The bum’s screams died with the gout of fire that came out of his mouth and his skin was replaced with flame within a second, a blackened skull appearing within them like some object partially unearthed. The fire crackled as the bum fell to his knees, arms spread wide like he was ready for a hug or salvation or something. He was completely consumed by now, and Mick wondered just how alive he was under the orange blaze. His clothes, the threadbare, shitty things, had already blackened and peeled back. Bones were appearing now, obvious, as the body—what was left of it—toppled to the ground in the mouth of the alley and stopped moving.

Mick watched with detached interest, trying to plot his response for maximum effect. “Jesus,” he said, putting a little acting into it, like when he had to fake excitement for someone who had won a prize at a booth, “did he just spontaneously combust?”

“I ain’t never seen nothing like that,” Pat said from beside him. “Jesus. I think he did.”

“I know I wasn’t anywhere near him,” Mick said, trying to sound awestruck, “and neither were you.” He cemented his alibi with this little lie. “He was just standing there and—I mean, holy, it was like the flames came
out
of him, it wasn’t even like he was on fire on the skin or clothes or anything …”

“Yeah,” Pat said, nodding. The proprietor had not yet moved his gaze off the charred remains, the flames finally dying down. The whole alley smelled of them, smelled of burnt meat, and Mick covered his nose involuntarily. “There wasn’t anybody anywhere near him, he just lit off like a firecracker.” His nods came one after another, and Mick wondered for a moment if the diner owner’s head wasn’t going to bob right off his shoulders.

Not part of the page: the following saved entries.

$ cat src/rtl/saturate.sv
// Unsigned clamp of an IN_W-bit value into OUT_W bits, with a registered copy of the
// result and saturation statistics (event counter plus sticky flag).
module saturate #(
  parameter int unsigned IN_W  = 10,
  parameter int unsigned OUT_W = 8,
  parameter int unsigned CNT_W = 16
) (
  input  logic             clk,
  input  logic             rst,
  input  logic             en,
  input  logic             clr_stats,
  input  logic [IN_W-1:0]  din,
  output logic [OUT_W-1:0] dout,
  output logic             sat,
  output logic [OUT_W-1:0] dout_q,
  output logic             sat_q,
  output logic [CNT_W-1:0] sat_cnt,
  output logic             sat_sticky
);

  localparam logic [OUT_W-1:0] MaxV   = '1;
  localparam logic [CNT_W-1:0] CntMax = '1;

  logic [OUT_W-1:0] dout_d;
  logic             sat_d;
  logic [CNT_W-1:0] sat_cnt_d;
  logic             sat_sticky_d;

  // Combinational clamp: any set bit above the output range forces full scale.
  always_comb begin
    sat  = |din[IN_W-1:OUT_W];
    dout = sat ? MaxV : din[OUT_W-1:0];
  end

  // Next-state for the registered copy and the statistics; clear beats increment.
  always_comb begin
    dout_d       = dout_q;
    sat_d        = sat_q;
    sat_cnt_d    = sat_cnt;
    sat_sticky_d = sat_sticky;
    if (en) begin
      dout_d = dout;
      sat_d  = sat;
    end
    if (clr_stats) begin
      sat_cnt_d    = '0;
      sat_sticky_d = 1'b0;
    end else if (en && sat) begin
      sat_sticky_d = 1'b1;
      // Counter pins at all-ones instead of wrapping.
      if (sat_cnt != CntMax) begin
        sat_cnt_d = sat_cnt + CNT_W'(1);
      end
    end
  end

  // State registers with synchronous active-high reset.
  always_ff @(posedge clk) begin
    if (rst) begin
      dout_q     <= '0;
      sat_q      <= 1'b0;
      sat_cnt    <= '0;
      sat_sticky <= 1'b0;
    end else begin
      dout_q     <= dout_d;
      sat_q      <= sat_d;
      sat_cnt    <= sat_cnt_d;
      sat_sticky <= sat_sticky_d;
    end
  end

endmodule

$ cat config.mk
export PLATFORM = sky130hd
export DESIGN_NAME = saturate
export DESIGN_NICKNAME = d
export VERILOG_FILES = /design/src/rtl/saturate.sv
export SDC_FILE = /design/constraint.sdc
export NUM_CORES = 1
export LEC_CHECK = 0
export ABC_CLOCK_PERIOD_IN_PS = 1600
export BUFFER_PORTS_ARGS = -buffer_cell sky130_fd_sc_hd__buf_2
export CELL_PAD_IN_SITES_DETAIL_PLACEMENT = 0
export CELL_PAD_IN_SITES_GLOBAL_PLACEMENT = 2
export CORE_ASPECT_RATIO = 0.6
export CORE_MARGIN = 2
export CORE_UTILIZATION = 25
export DETAILED_ROUTE_END_ITERATION = 16
export GPL_TIMING_DRIVEN = 0
export PLACE_DENSITY = 0.74
export SLEW_MARGIN = 20
export SYNTH_ARGS = -nofsm -noshare
export SYNTH_HDL_FRONTEND = slang
export SYNTH_SLANG_ARGS = --single-unit
$ cat constraint.sdc
create_clock -name clk -period 1.6 [get_ports clk]
set_input_delay 0.08 -clock clk [delete_from_list [all_inputs] [get_ports clk]]
set_output_delay 0.08 -clock clk [all_outputs]
set_load 0.005 [all_outputs]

“We should call 911,” Mick said, finally dropping that suggestion. Now that the damage was irreversibly done and his alibi was secure.

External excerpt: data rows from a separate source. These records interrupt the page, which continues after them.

## src/rtl/gac_ctrl_pkg.sv

```systemverilog
// Shared definitions for the ID/EX control pipeline register.
// Control word layout, NOP encoding and the alu_op codes used by the
// decode-stage PLA.
package gac_ctrl_pkg;

    localparam int CTRL_W = 9;

    // Bit positions of each field inside the control word.
    localparam int REG_DST    = 0;
    localparam int ALU_SRC    = 1;
    localparam int MEM_TO_REG = 2;
    localparam int REG_WRITE  = 3;
    localparam int MEM_READ   = 4;
    localparam int MEM_WRITE  = 5;
    localparam int BRANCH     = 6;
    localparam int ALU_OP_LO  = 7;
    localparam int ALU_OP_HI  = 8;

    // All-zero word: no register write, no memory access, no branch.
    localparam logic [CTRL_W-1:0] CTRL_NOP = '0;

    typedef enum logic [1:0] {
        ALU_OP_ADD   = 2'b00,
        ALU_OP_SUB   = 2'b01,
        ALU_OP_RTYPE = 2'b10,
        ALU_OP_RSVD  = 2'b11
    } alu_op_e;

    // Even-parity bit: makes the total count of ones (word + bit) even.
    function automatic logic ctrl_parity(input logic [CTRL_W-1:0] word);
        return ^word;
    endfunction

endpackage

```

## src/rtl/gac_ctrl_bubble_cnt.sv

```systemverilog
// Bubble down-counter: synchronous load, decrement toward zero, and an
// active flag that is high whenever the count is non-zero.
module gac_ctrl_bubble_cnt #(
    parameter int CNT_W = 3
) (
    input  logic             clk,
    input  logic             rst,
    input  logic             load,
    input  logic [CNT_W-1:0] load_val,
    output logic [CNT_W-1:0] count,
    output logic             active
);

    // Counter state: reset clears, load has priority over decrement.
    always_ff @(posedge clk) begin
        if (rst) begin
            count <= '0;
        end else if (load) begin
            count <= load_val;
        end else if (count != '0) begin
            count <= count - CNT_W'(1);
        end
    end

    // Active flag follows the registered count.
    always_comb begin
        active = (count != '0);
    end

endmodule

```

## src/rtl/gac_id_ex_ctrl_reg.sv

```systemverilog
// ID/EX control-word pipeline register.
// Captures the decoded control word one cycle after the PLA, supports
// stall (hold), flush with multi-cycle bubble insertion, and drives a
// hold request back to IF/ID while bubbles are in flight.
// Optional parity protection of the stored word: define GAC_CTRL_PARITY_EN.
module gac_id_ex_ctrl_reg
    import gac_ctrl_pkg::*;
#(
    parameter int CTRL_W    = gac_ctrl_pkg::CTRL_W,
    parameter int FLUSH_CYC = 1,
    parameter int CNT_W     = 3
) (
    input  logic              clk,
    input  logic              rst,
    input  logic [CTRL_W-1:0] ctrl_d,
    input  logic              in_valid,
    input  logic              stall,
    input  logic              flush,
    output logic [CTRL_W-1:0] ctrl_q,
    output logic              valid_q,
    output logic              id_hold,
    output logic              bubble_active
`ifdef GAC_CTRL_PARITY_EN
    ,
    input  logic              perr_inject,
    output logic              ctrl_perr
`endif
);

    // Reload value: the flush edge itself is the first bubble, so the
    // counter only has to cover the remaining FLUSH_CYC-1 bubbles.
    localparam logic [CNT_W-1:0] BUBBLE_RELOAD = CNT_W'(FLUSH_CYC - 1);

    logic [CNT_W-1:0]  bubble_cnt;
    logic              bubbling;
    logic [CTRL_W-1:0] ctrl_gated;
    logic              do_load;

    gac_ctrl_bubble_cnt #(
        .CNT_W (CNT_W)
    ) u_bubble_cnt (
        .clk      (clk),
        .rst      (rst),
        .load     (flush),
        .load_val (BUBBLE_RELOAD),
        .count    (bubble_cnt),
        .active   (bubbling)
    );

    // Load-path word and load qualifier: invalid slots carry a NOP.
    always_comb begin
        ctrl_gated = in_valid ? ctrl_d : CTRL_W'(CTRL_NOP);
        do_load    = !flush && !bubbling && !stall;
    end

    // Pipeline register: flush and active bubbles both write a NOP;
    // a stall only freezes the stage when no bubble is pending.
    always_ff @(posedge clk) begin
        if (rst) begin
            ctrl_q  <= '0;
            valid_q <= 1'b0;
        end else if (flush || bubbling) begin
            ctrl_q  <= '0;
            valid_q <= 1'b0;
        end else if (do_load) begin
            ctrl_q  <= ctrl_gated;
            valid_q <= in_valid;
        end
    end

    // Hold request back to IF/ID and bubble status.
    always_comb begin
        id_hold       = stall | bubbling;
        bubble_active = bubbling;
    end

`ifdef GAC_CTRL_PARITY_EN
    logic par_q;
    logic perr_sticky;
    logic par_mismatch;

    // Stored parity bit tracks ctrl_q; bubbles store 0 to match the NOP.
    always_ff @(posedge clk) begin
        if (rst) begin
            par_q <= 1'b0;
        end else if (flush || bubbling) begin
            par_q <= 1'b0;
        end else if (do_load) begin
            par_q <= ctrl_parity(ctrl_gated) ^ perr_inject;
        end
    end

    // Live parity check on the registered word, only meaningful for real slots.
    always_comb begin
        par_mismatch = valid_q && (ctrl_parity(ctrl_q) != par_q);
        ctrl_perr    = perr_sticky | par_mismatch;
    end

    // Error latch: once seen, the error stays until reset.
    always_ff @(posedge clk) begin
        if (rst) begin
            perr_sticky <= 1'b0;
        end else if (par_mismatch) begin
            perr_sticky <= 1'b1;
        end
    end
`endif

endmodule

```

## config.mk

```make
export PLATFORM = sky130hd
export DESIGN_NAME = gac_id_ex_ctrl_reg
export DESIGN_NICKNAME = d
export VERILOG_FILES = /design/src/rtl/gac_ctrl_pkg.sv /design/src/rtl/gac_ctrl_bubble_cnt.sv /design/src/rtl/gac_id_ex_ctrl_reg.sv
export SDC_FILE = /design/constraint.sdc
export NUM_CORES = 1
export LEC_CHECK = 0
export BUFFER_PORTS_ARGS = -buffer_cell sky130_fd_sc_hd__buf_2
export CAP_MARGIN = 20
export CORE_ASPECT_RATIO = 1.1
export CORE_MARGIN = 5
export CORE_UTILIZATION = 30
export CTS_CLUSTER_SIZE = 24
export DETAILED_ROUTE_END_ITERATION = 10
export GPL_TIMING_DRIVEN = 0
export HOLD_SLACK_MARGIN = 0.03
export PLACE_DENSITY = 0.6
export RECOVER_POWER = 25
export SYNTH_ARGS = -nofsm -noshare
export SYNTH_HDL_FRONTEND = slang
export SYNTH_HIERARCHICAL = 1
export SYNTH_SLANG_ARGS = --single-unit
export TNS_END_PERCENT = 5
```

## constraint.sdc

```tcl
create_clock -name clk -period 1.6 [get_ports clk]
set_input_delay 0 -clock clk [delete_from_list [all_inputs] [get_ports clk]]
set_output_delay 0 -clock clk [all_outputs]
set_load 0.01 [all_outputs]
```

Word level (Yosys, flattened, before mapping). Cells that the tools add are included.

Bits of input ports: 14. Word-level logic and storage cells: 15. Register bits after elaboration: 13. Output and inout bits: 12.

Bitwise operators: 1. $add $sub $neg: 1. Reduce and logical (&&, ||, !) cells: 9. Mux-type cells: 1.

Operators by type and width (count): 2-to-1 mux 9 bit (1); OR reduction 2 bit (2); zero test 1 bit (3); nonzero test 3 bit (1); subtractor 3 x 1 -> 3 bit (second input constant) (1); logical AND 1 bit (2); logical OR 1 bit (1); OR 1 bit (1).

Longest topological paths before layout. Gate-level depths: netlist (run 1).

Word-level depth: 4. Mapped depth: 6. Depth with buffers taken out: 5.

Modules after synthesis. The synthesis (run 1) kept the hierarchy.

By module, submodules not included: gac_id_ex_ctrl_reg (cells each 48, instances 1, seq. area each 200.2 µm², area each 467.9 µm²); gac_ctrl_bubble_cnt (cells each 21, instances 1, seq. area each 60.1 µm², area each 202.7 µm²).

Least setup slack after synthesis (run 1). OpenSTA, ideal clock, no wires.

Kind: register to register. Start: register u_bubble_cnt.count[0]. End: register ctrl_q[0]. Required time: 1.521 ns. Path slack: 0.071 ns. Arrival time: 1.449 ns. Period minus slack after synthesis: 1.529 ns. Cell stages (with the launch flop): 7. Path buffers: 1. Setup time: 0.079 ns. Cells stage by stage: dfxtp_1 > inv_1 > ha_1 > nand2b_1 > or3_1 > buf_6 > a211oi_2.

Cells in the longest elaborated chain, start to end: 4. Elaborated cells on any way between the ends: 6. Those cells by class: reduce/logical: 6.

Ends and longest elaborated chain: start, declared (RTL line gac_ctrl_bubble_cnt.sv:10) `output logic [CNT_W-1:0] count,`; start signal, assigned (RTL line gac_ctrl_bubble_cnt.sv:19) `count <= load_val;`; start signal, assigned (RTL line gac_ctrl_bubble_cnt.sv:21) `count <= count - CNT_W'(1);`; nonzero test 3 bit * (RTL line gac_ctrl_bubble_cnt.sv:27) `active = (count != '0);`; net bubble_active (RTL line gac_id_ex_ctrl_reg.sv:22) `output logic bubble_active`; zero test 1 bit (RTL line gac_id_ex_ctrl_reg.sv:53) `do_load = !flush && !bubbling && !stall;`; logical AND 1 bit (2 in a row) (RTL line gac_id_ex_ctrl_reg.sv:53); end signal, assigned (RTL line gac_id_ex_ctrl_reg.sv:66) `ctrl_q <= ctrl_gated;`; end, declared (RTL line gac_id_ex_ctrl_reg.sv:19) `output logic [CTRL_W-1:0] ctrl_q,`.

Mark *: on every way through the listed nets, which the timed path passes. The rest lies on a longest branch. A chain may end at the register's enable or synchronous reset.

Worst setup path in the final report (run 1).
Start: register u_bubble_cnt.count[1]. End: register ctrl_q[8].

Cells in the longest elaborated chain, start to end: 4. Elaborated cells on any way between the ends: 6. Those cells by class: reduce/logical: 6.

Ends and longest elaborated chain (RTL line): nonzero test 3 bit * (gac_ctrl_bubble_cnt.sv:27); zero test 1 bit (gac_id_ex_ctrl_reg.sv:53); logical AND 1 bit (2 in a row) (gac_id_ex_ctrl_reg.sv:53).

Every way passes the cells marked *; elsewhere a longest branch is shown, timed or not.

==> results of run 1 <==
==> cell type report <==
type,instances,area [um^2]
Sequential cell,13,260.3
Inverter,11,41.29
Multi-Input combinational cell,43,359.1
Fill cell,233,1280
Tap cell,30,37.54
Clock buffer,4,26.28
Timing Repair Buffer,27,142.6
Buffer,4,37.54
==> sequential cells by signal, indices dropped and copies added, names as in the netlist <==
signal and cells:
ctrl_q 9, u_bubble_cnt/count 3, valid_q 1
==> worst max-delay path, cell delays in order, from the launching register on <==
cell      delay, ps
dfxtp_1         310
inv_1           100
ha_4            170
nand2b_4         80
or3_1           390
buf_6           160
a211oi_2        200
==> timing repair <==
action / 4_1_cts / 5_1_grt
setup endpoints to repair: 10 / 10
hold endpoints to repair: 5 / 0
hold buffers: 3 / 0
resized for setup: 1 / 3
==> per-layer routing <==
layer / track usage [%] / wire length, um / part of all wire [%] / up-vias
li1: - / - / - / 305
met1: 10.43 / 644 / 46 / 260
met2: 14.36 / 653 / 46 / 21
met3: 3.023 / 117 / 8.3 / 0
met4: 1.042 / 0 / 0 / 0
met5: 0 / 0 / 0 / -
==> synth_stat cells <==
cell type / instances
a311oi_2: 1
or3_1: 2
or2b_1: 1
a21oi_1: 8
a2111oi_0: 1
nor4_1: 1
inv_1: 11
buf_4: 2
dfxtp_1: 13
a2111oi_1: 2
nor2b_1: 7
nand2b_1: 1
a211oi_2: 8
conb_1: 1
or3b_1: 1
ha_1: 2
or2_1: 1
nor3_1: 2
buf_6: 2
nor4b_1: 2
==> metrics by stage <==
step	setup TNS (ps)	cell area, um^2	hold slack [ps]	worst slack (ps)
2_1_floorplan	0	678.2	67.86	71.28
3_3_place_gp	0	835.8	223.6	1.537
3_5_place_dp	-13.08	835.8	224.2	-6.553
4_1_cts	0	899.6	32.56	29.18
5_1_grt	0	904.6	44.33	3.135
6_report	0	904.6	36.37	121.6
==> how the worst max path moves through the flow <==
stage                           from   endpoint  cells after the start
5_1_grt        u_bubble_cnt/count[1]  ctrl_q[2]                      6
3_3_place_gp   u_bubble_cnt/count[0]  ctrl_q[4]                      6
2_1_floorplan  u_bubble_cnt/count[0]  ctrl_q[0]                      6
3_5_place_dp   u_bubble_cnt/count[0]  ctrl_q[8]                      6
4_1_cts        u_bubble_cnt/count[0]  ctrl_q[8]                      6
6_report       u_bubble_cnt/count[1]  ctrl_q[8]                      6
==> logic make-up (layout without fill, tap and decap cells) <==
kind of cell | count (synthesis) | count (layout) | share of synthesized area, %
AO/OA/AOI/OAI | 20 | 20 | 27.43
adder cells (fa/ha/maj) | 2 | 2 | 3.731
buffers and inverters | 15 | 46 | 11.75
flip-flops | 13 | 13 | 38.81
other | 1 | 3 | 0.5592
AND/OR/NAND/NOR | 18 | 18 | 17.73
==> power groups by stage <==
stage	Combinational [mW]	Sequential (mW)	Clock (mW)
2_1_floorplan	0.0900	0.351	0
3_3_place_gp	0.134	0.350	0
3_5_place_dp	0.137	0.350	0
4_1_cts	0.150	0.342	0.212
5_1_grt	0.177	0.346	0.220
6_report	0.157	0.343	0.198
==> Flow_metrics.wiki, run 1 <==
{| class="wikitable"
! Metric !! Value
|-
| Cell type with the largest total area after synthesis || dfxtp_1
|-
| Part of the power in combinational logic || 22.4%
|-
| Number of sinks driven by the clock tree || 13
|-
| Max Clock Skew || 0.7365 ps
|-
| Most common library cell in the layout ignoring fill and taps || buf_2
|-
| Final std cells w/o fill || 132
|-
| Mean number of vias per cell || 4.439
|-
| Fraction of power spent switching nets || 27.12%
|-
| R2R cell count || 6
|-
| # setup viols final || 0
|-
| Clock power frac || 28.4%
|-
| Max clock buf depth || 2
|-
| Post-route clock period utilization || 92.40%
|-
| Cell leakage power || 0.3351 nW
|-
| Internal cell power || 508.4 uW
|-
| Critical path capture point type || flip-flop
|-
| Proportion of power drawn by flip-flops and latches || 49.2%
|-
| Standard-cell row count || 18
|-
| Number of warnings issued by yosys || 6
|-
| Net count, final || 119
|-
| TritonCTS clock tree || done
|-
| CP max FO || 8
|-
| Floorplan Core Area || 2185 um^2
|-
| Total of max-cap violations || 0
|-
| First-pass iteration count of the detailed router || 4
|-
| RSZ-0062 raised after global routing || false
|-
| Number of buffers added by the clock tree synthesis step || 3
|-
| Area overhead of the layout relative to synthesis || 34.89%
|-
| Total routed wirelength || 1415 um
|-
| DIE AREA || 3282 um^2
|-
| Inst Count DP || 125
|-
| Worst vdd ir || 419.4 uV
|-
| Switching power of the nets || 189.2 uW
|-
| Required time at the endpoint of the critical path || 1790 ps
|-
| Run status || completed
|-
| Capturing point of the worst reg2reg path || ctrl_q[8]
|-
| Critical path arrival || 1670 ps
|-
| Average cell area after synthesis || 9.719 um^2
|-
| Number of unique standard cell types used by synthesis || 20
|-
| Power per cell area || 771.1 nW/um^2
|-
| HPWL Detailed || 1014 um
|-
| Sequential cell area fraction in the yosys report || 38.81%
|-
| Worst reg2reg setup slack || 120 ps
|-
| Cell at the root of the clock tree || clkbuf_4
|-
| Average wire per cell in the routed design || 10.72 um
|-
| Vert. Die Dim || 59.59 um
|-
| Reg-to-reg critical path startpoint || u_bubble_cnt/count[1]
|-
| Clock latency reported for the late side of the worst-skew pair || 260 ps
|-
| Total global routing track utilization || 8.472%
|-
| Fmax || 0.6764 GHz
|-
| Worst Min Path Start || ctrl_d[4]
|-
| Effective utilization at floorplan || 30.70%
|-
| Setup crit start kind || flip-flop
|-
| Number of vias after detailed routing || 586
|-
| Mapped Area || 670.6 um^2
|-
| Total power of the final layout || 697.6 uW
|-
| Number of global-route vias before repair || 510
|-
| Number of diodes added for antenna fixing || 0
|-
| Clock transition at the register clock pins on the worst setup and hold paths after CTS || 80 ps
|-
| Final Core Density || 41.41%
|-
| Pin count of the biggest net entering global routing || 13
|-
| Share of final-layout standard cells stronger than drive strength 1 || 36.27%
|-
| Portion of synthesized cell area occupied by the leading cell type || 38.81%
|-
| Post-DRT Antenna Nets || 0
|-
| Post-synthesis register bit count || 13
|-
| Type of the tightest min-delay check || primary input to flip-flop
|-
| Terminating pin of the worst hold path || ctrl_q[4]
|-
| Leading cell types in the layout, fill and taps excluded || buf_2, dfxtp_1, inv_1
|-
| Type of the worst setup path || flip-flop to flip-flop
|-
| Count of H-tree levels built during CTS || 1
|-
| Count of input and output buffers || 24
|-
| DRC violation total after the first TritonRoute iteration || 6
|-
| Time the final worst path needs with I/O delays and setup || 1478 ps
|-
| Hold Vio Cnt, Final || 0
|-
| Chip Width || 55.08 um
|-
| Number of remaining DRC errors || 0
|-
| Global-route wire length before repair || 2042 um
|-
| Depth of the worst hold-timing path || 3
|-
| Max Slew Vio Count || 0
|-
| GPL Wtd Cong || 0.7785
|-
| Setup fix buffers added after clock tree synthesis || 0
|-
| Cells taking the most area after synthesis || dfxtp_1, a211oi_2, nor2b_1, inv_1, a21oi_1
|-
| Synthesized instance count || 69
|-
| Ports || 26
|-
| Number of antenna violations at the first check in global routing || 0
|-
| Aggregate global routing overflow || 0
|}
Note: power is estimated with default switching activity, not from simulation.
==> run 2, diff against run 1 <==
CORE_ASPECT_RATIO = default   (was 1.1)
==> Flow_metrics.wiki, run 2 (same netlist as run 1, synthesis figures left out) <==
{| class="wikitable"
! Metric !! Value
|-
| Run status || completed
|-
| Clock latency reported for the late side of the worst-skew pair || 270 ps
|-
| Effective utilization at floorplan || 30.91%
|-
| Power per cell area || 770.1 nW/um^2
|-
| Floorplan Core Area || 2170 um^2
|-
| Count of H-tree levels built during CTS || 1
|-
| Minimum setup slack after placement || -29.34 ps
|-
| Share of final-layout standard cells stronger than drive strength 1 || 37.62%
|-
| Registers with the most flip-flops || ctrl_q (9), u_bubble_cnt/count (3), valid_q (1)
|-
| Clock transition at the register clock pins on the worst setup and hold paths after CTS || 80 ps
|-
| Vert. Die Dim || 57.28 um
|-
| Setup fix buffers added after clock tree synthesis || 0
|-
| Number of global-route vias before repair || 579
|-
| Most common library cell in the layout ignoring fill and taps || buf_2
|-
| Max Clock Skew || 8.661 ps
|-
| Type of the worst setup path || flip-flop to flip-flop
|-
| Final Hold Slack || 36.13 ps
|-
| Number of diodes added for antenna fixing || 0
|-
| HPWL Detailed || 1032 um
|-
| Time the final worst path needs with I/O delays and setup || 1495 ps
|-
| Max clock buf depth || 2
|-
| CP max FO || 8
|-
| Critical path capture point type || flip-flop
|-
| Cell at the root of the clock tree || clkbuf_4
|-
| DIE AREA || 3281 um^2
|-
| Logic depth of the worst path, buffers included || 6
|-
| Depth of the worst hold-timing path || 3
|-
| # setup viols final || 0
|-
| Count of input and output buffers || 24
|-
| Number of flip-flops under the largest register name || 9
|-
| Number of antenna violations at the first check in global routing || 0
|-
| DRC violation total after the first TritonRoute iteration || 5
|-
| Critical path arrival || 1680 ps
|-
| Required time at the endpoint of the critical path || 1780 ps
|-
| Leading cell types in the layout, fill and taps excluded || buf_2, dfxtp_1, inv_1
|-
| Number of remaining DRC errors || 0
|-
| Type of the tightest min-delay check || primary input to flip-flop
|-
| Post-route clock period utilization || 93.42%
|-
| Pin count of the biggest net entering global routing || 13
|-
| Slowest Stage Delay on Critical Path || 390 ps
|-
| Buffers & Inverters on Critical Path || 2
|-
| Number of buffers added by the clock tree synthesis step || 3
|-
| Total of max-cap violations || 0
|-
| Standard-cell row count || 17
|-
| RSZ-0062 raised after global routing || false
|-
| GPL Wtd Cong || 0.7098
|-
| Setup crit start kind || flip-flop
|-
| Cell leakage power || 0.3315 nW
|-
| Cell Chain, Critical Path || inv_1, ha_4, nand2b_4, or3_1, buf_6, a211oi_2
|-
| R2R cell count || 6
|-
| Chip Width || 57.28 um
|-
| Post-DRT Antenna Nets || 0
|-
| Total global routing track utilization || 8.682%
|-
| Net count, final || 118
|-
| Total routed wirelength || 1391 um
|-
| TritonCTS clock tree || done
|-
| Number of sinks driven by the clock tree || 13
|-
| Number of vias after detailed routing || 569
|-
| Mean number of vias per cell || 4.411
|-
| Minimum setup slack in the final design || 105.3 ps
|-
| Transition time of the tightest slew-check pin || 542.4 ps
|-
| Global-route wire length before repair || 2283 um
|-
| Cell family with most CP delay || simple AND/OR/NAND/NOR gates
|-
| Worst vdd ir || 377.8 uV
|-
| Normalized max-slew margin || 62.91%
|-
| Hold Vio Cnt, Final || 0
|-
| Aggregate global routing overflow || 0
|-
| Average wire per cell in the routed design || 10.78 um
|-
| Max Slew Vio Count || 0
|-
| First-pass iteration count of the detailed router || 2
|-
| Register name with the most flops || ctrl_q
|-
| Area overhead of the layout relative to synthesis || 33.77%
|-
| Fmax || 0.6690 GHz
|-
| Slowest library cell on the worst path || or3_1
|-
| Ports || 26
|}
[run 2: changes by cell type in the layout (fill, tap and decap cells not counted)]
cell,before,now
dlygate4sd3_1,3,2
nor3_1,2,1
nor3_2,0,1
[run 2: metrics by stage]
stage / utilization (%) / cell area, um^2 / total power, mW / setup TNS [ps] / std cells
floorplan: - / 678.2 / 0.4405 / 0 / 71
global placement: 38.41 / 833.3 / 0.4837 / 0 / 123
detailed placement: 38.41 / 833.3 / 0.4855 / -106.4 / 123
CTS: 40.89 / 887.1 / 0.6931 / 0 / 129
global route: 41.35 / 897.1 / 0.7398 / 0 / 129
finish: 41.35 / 897.1 / 0.6908 / 0 / 129
[run 2: worst min-delay path, cell delays in order]
cell and delay (ps):
buf_2 80, a21oi_1 60, a211oi_2 120
[run 2: final cells by class]
cell class | count | area (um^2)
timing repair buffer | 26 | 132.6
multi-input combinational | 43 | 364.1
tap | 28 | 35.03
sequential | 13 | 260.3
inverter | 11 | 41.29
buffer | 4 | 37.54
clock buffer | 4 | 26.28
fill | 225 | 1272
[run 2: path summary, 6_finish.rpt]
kind	startpoint	end	slack, ps
worst min register to register	ctrl_q[5]	ctrl_q[5]	460
worst max-delay path	u_bubble_cnt/count[1]	ctrl_q[8]	110
worst min-delay path	ctrl_d[3]	ctrl_q[3]	40
worst max register to register	u_bubble_cnt/count[1]	ctrl_q[8]	110
[run 2: power by group]
| group | total, mW | internal [mW] | leakage, nW | switching (mW) |
|---|---|---|---|---|
| combinational | 0.154 | 0.0748 | 0.211 | 0.0788 |
| clock | 0.194 | 0.0963 | 0.0150 | 0.0981 |
| sequential | 0.343 | 0.335 | 0.106 | 0.00771 |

“Yeah,” Pat said, but it came out with the air of a man who had heard and nodded but would not move without some external prodding.

“You should go do that,” Mick said then thought the better of it. “
We
should go do that.” Pat’s gaze finally shifted off the body to look him in the eyes, a sort of blinking curiosity one might find in the eyes of a child looking for explanation on some simple fact. Mick provided it, happily, acting his way through. “I don’t want to be alone with the …” He waved a hand at the smoking corpse, lying prostrate on the alley floor, the pavement scorched around it. “… With him.”

***

Arch heard the “All units” call go out on the radio as he hit the outskirts of Midian. He assumed, the shudder of the car’s deceleration running through the steering wheel to his arms, that it did not apply to him. He listened anyway, the particulars causing a very different sort of shudder, one prompted by the description of Jarrett Barnes, whom everyone in Midian knew, turned to flaming ash and dust in the middle of the square. Arch kept driving, kept shaking, and found when he reached his apartment that he had some trouble walking from the Explorer to the door of his apartment, and the fumbling for his keys was even worse.

Yes, this was Midian now, he decided. Bodies found every day, the town falling steadily into ruin. Was it the end of days? Maybe, he decided, as he finally sunk the key into the lock. The cool air of the apartment was not reassuring, though, as he closed the door and felt the lack of the apartment’s other occupant especially acutely in the shaded dark of this place that did not feel like home.

***

They made it to the car faster than Hendricks had anticipated. The chatter was minimal, the breathing not as heavy as one might have expected given that there were five of them. Two of them might not have been human, but still—Mr. Longholt did not wheeze at all, and his daughter’s panting sounds were minimal. Hendricks fought against the pounding of his own heart to hear, mostly, and found it somewhat surprising that there was no sound of dogs behind him, no patter of hellhound feet searing plant and leaf and grass and dirt as they pursued. When the town car came into sight he let out a breath of relief, one which sounded much like every other breath he’d drawn in the last hour or so—somewhat gasping.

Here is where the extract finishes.